Glenn Seaborg (1912 - 1999)

Glenn Seaborg was born in Michigan on April 19, 1912, and earned his Ph.D. at Berkeley in chemistry in 1937. He is best known for discovering the element plutonium with Edwin McMillan, in February 1941. In 1939, Dr. Seaborg was appointed an instructor in chemistry at Berkeley, where he was promoted to Assistant Professor in 1941, and to Professor of Chemistry in 1945. In 1946, he also took responsibility for directing nuclear chemical research at the Lawrence Radiation Laboratory, operated for the Atomic Energy Commission by the University of California. In 1942, he married Helen Griggs, then secretary to Ernest O. Lawrence.

Seaborg was given a leave of absence from Berkeley from 1942-1946, during which period he headed the plutonium work of the Manhattan Project at the University of Chicago Metallurgical Laboratory. He led the team that was responsible for devising the chemical process for the separation, concentration and isolation of plutonium. This process was used at the pilot plant, the Clinton Engineer Works, at the Oakridge site and the production Plant at Hanford.

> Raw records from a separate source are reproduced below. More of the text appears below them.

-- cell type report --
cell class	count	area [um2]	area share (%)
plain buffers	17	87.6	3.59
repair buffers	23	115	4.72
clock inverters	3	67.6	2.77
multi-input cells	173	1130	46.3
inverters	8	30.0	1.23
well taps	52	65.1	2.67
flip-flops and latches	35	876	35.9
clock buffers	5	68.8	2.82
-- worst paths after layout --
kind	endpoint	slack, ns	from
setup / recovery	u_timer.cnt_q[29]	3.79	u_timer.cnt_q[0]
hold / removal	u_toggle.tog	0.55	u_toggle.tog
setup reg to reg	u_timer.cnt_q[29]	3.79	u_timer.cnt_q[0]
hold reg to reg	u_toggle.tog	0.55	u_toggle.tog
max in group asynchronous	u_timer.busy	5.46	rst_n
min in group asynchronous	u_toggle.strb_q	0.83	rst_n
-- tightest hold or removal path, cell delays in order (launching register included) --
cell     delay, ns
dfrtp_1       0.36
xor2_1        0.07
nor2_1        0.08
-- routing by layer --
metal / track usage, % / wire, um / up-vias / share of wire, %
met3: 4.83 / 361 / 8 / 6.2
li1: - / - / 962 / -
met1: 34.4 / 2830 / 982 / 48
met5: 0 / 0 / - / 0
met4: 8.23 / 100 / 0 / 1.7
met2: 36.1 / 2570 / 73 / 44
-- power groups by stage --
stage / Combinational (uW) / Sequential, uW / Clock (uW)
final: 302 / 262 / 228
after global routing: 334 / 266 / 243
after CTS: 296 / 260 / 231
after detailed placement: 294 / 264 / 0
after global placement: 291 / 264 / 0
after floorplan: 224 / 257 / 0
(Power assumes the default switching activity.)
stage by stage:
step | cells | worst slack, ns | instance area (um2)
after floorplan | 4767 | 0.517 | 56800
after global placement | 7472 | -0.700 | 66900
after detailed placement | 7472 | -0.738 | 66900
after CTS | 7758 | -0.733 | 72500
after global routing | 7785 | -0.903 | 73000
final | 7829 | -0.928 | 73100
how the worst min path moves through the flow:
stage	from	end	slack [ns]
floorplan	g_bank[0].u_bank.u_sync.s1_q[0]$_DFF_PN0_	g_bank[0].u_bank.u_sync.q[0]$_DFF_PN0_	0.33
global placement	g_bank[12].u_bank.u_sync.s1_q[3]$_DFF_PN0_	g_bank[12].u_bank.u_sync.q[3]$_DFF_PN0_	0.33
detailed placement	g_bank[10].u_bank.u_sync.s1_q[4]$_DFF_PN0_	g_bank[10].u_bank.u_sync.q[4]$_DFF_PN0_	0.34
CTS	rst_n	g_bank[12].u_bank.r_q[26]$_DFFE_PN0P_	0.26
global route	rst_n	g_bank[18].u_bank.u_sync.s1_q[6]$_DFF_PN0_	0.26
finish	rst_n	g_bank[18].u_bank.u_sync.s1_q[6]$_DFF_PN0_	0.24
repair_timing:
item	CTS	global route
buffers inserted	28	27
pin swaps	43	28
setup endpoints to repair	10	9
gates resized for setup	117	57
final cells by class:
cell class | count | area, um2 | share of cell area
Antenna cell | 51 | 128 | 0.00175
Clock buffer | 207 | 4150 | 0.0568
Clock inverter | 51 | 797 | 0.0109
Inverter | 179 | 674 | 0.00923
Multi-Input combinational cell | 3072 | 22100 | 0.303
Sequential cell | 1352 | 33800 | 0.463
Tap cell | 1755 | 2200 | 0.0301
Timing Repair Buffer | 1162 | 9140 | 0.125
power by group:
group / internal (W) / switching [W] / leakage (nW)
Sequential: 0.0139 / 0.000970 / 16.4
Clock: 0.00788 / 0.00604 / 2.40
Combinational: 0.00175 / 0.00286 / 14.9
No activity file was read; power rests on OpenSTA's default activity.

Seaborg is best known for discovering in February 1941, along with Edwin McMillan, the element plutonium and all further transuranium elements through element 102. He and his colleagues are also responsible for the identification of more than 100 isotopes of elements throughout the Periodic Table. He is also author of the actinide concept of heavy element electronic structure, which demonstrated how the heavy elements fit into the Periodic Table and thus demonstrated their relationships to the other elements. He and McMillan shared the 1951 Nobel Prize in Chemistry for research into transuranic elements.

From 1954 to 1961, he was Associate Director of LRL, and in that same year he was appointed by President Truman to be a member of the AEC's first General Advisory Committee, a post he held until 1950. In 1958, he was appointed Chancellor of the University of California at Berkeley, in which capacity he served until his appointment by President Kennedy to the AEC in 1961, when he was designated Chairman of the Commission. From 1959 to 1961, he was also a member of the President's Science Advisory Committee. He served as Chairman of the AEC until 1971, campaigning for the peaceful use of atomic energy and against the testing of nuclear weapons.

Seaborg and his colleagues were able to create 9 other new transuranic elements (americium, curium, berkelium, californium, einsteinium, fermium, mendelevium, nobelium, and element 106). In August 1997, element 106 was named in his honor, seaborgium (Sg). This was the first time that an element was named for a living person. He died on February 25, 1999.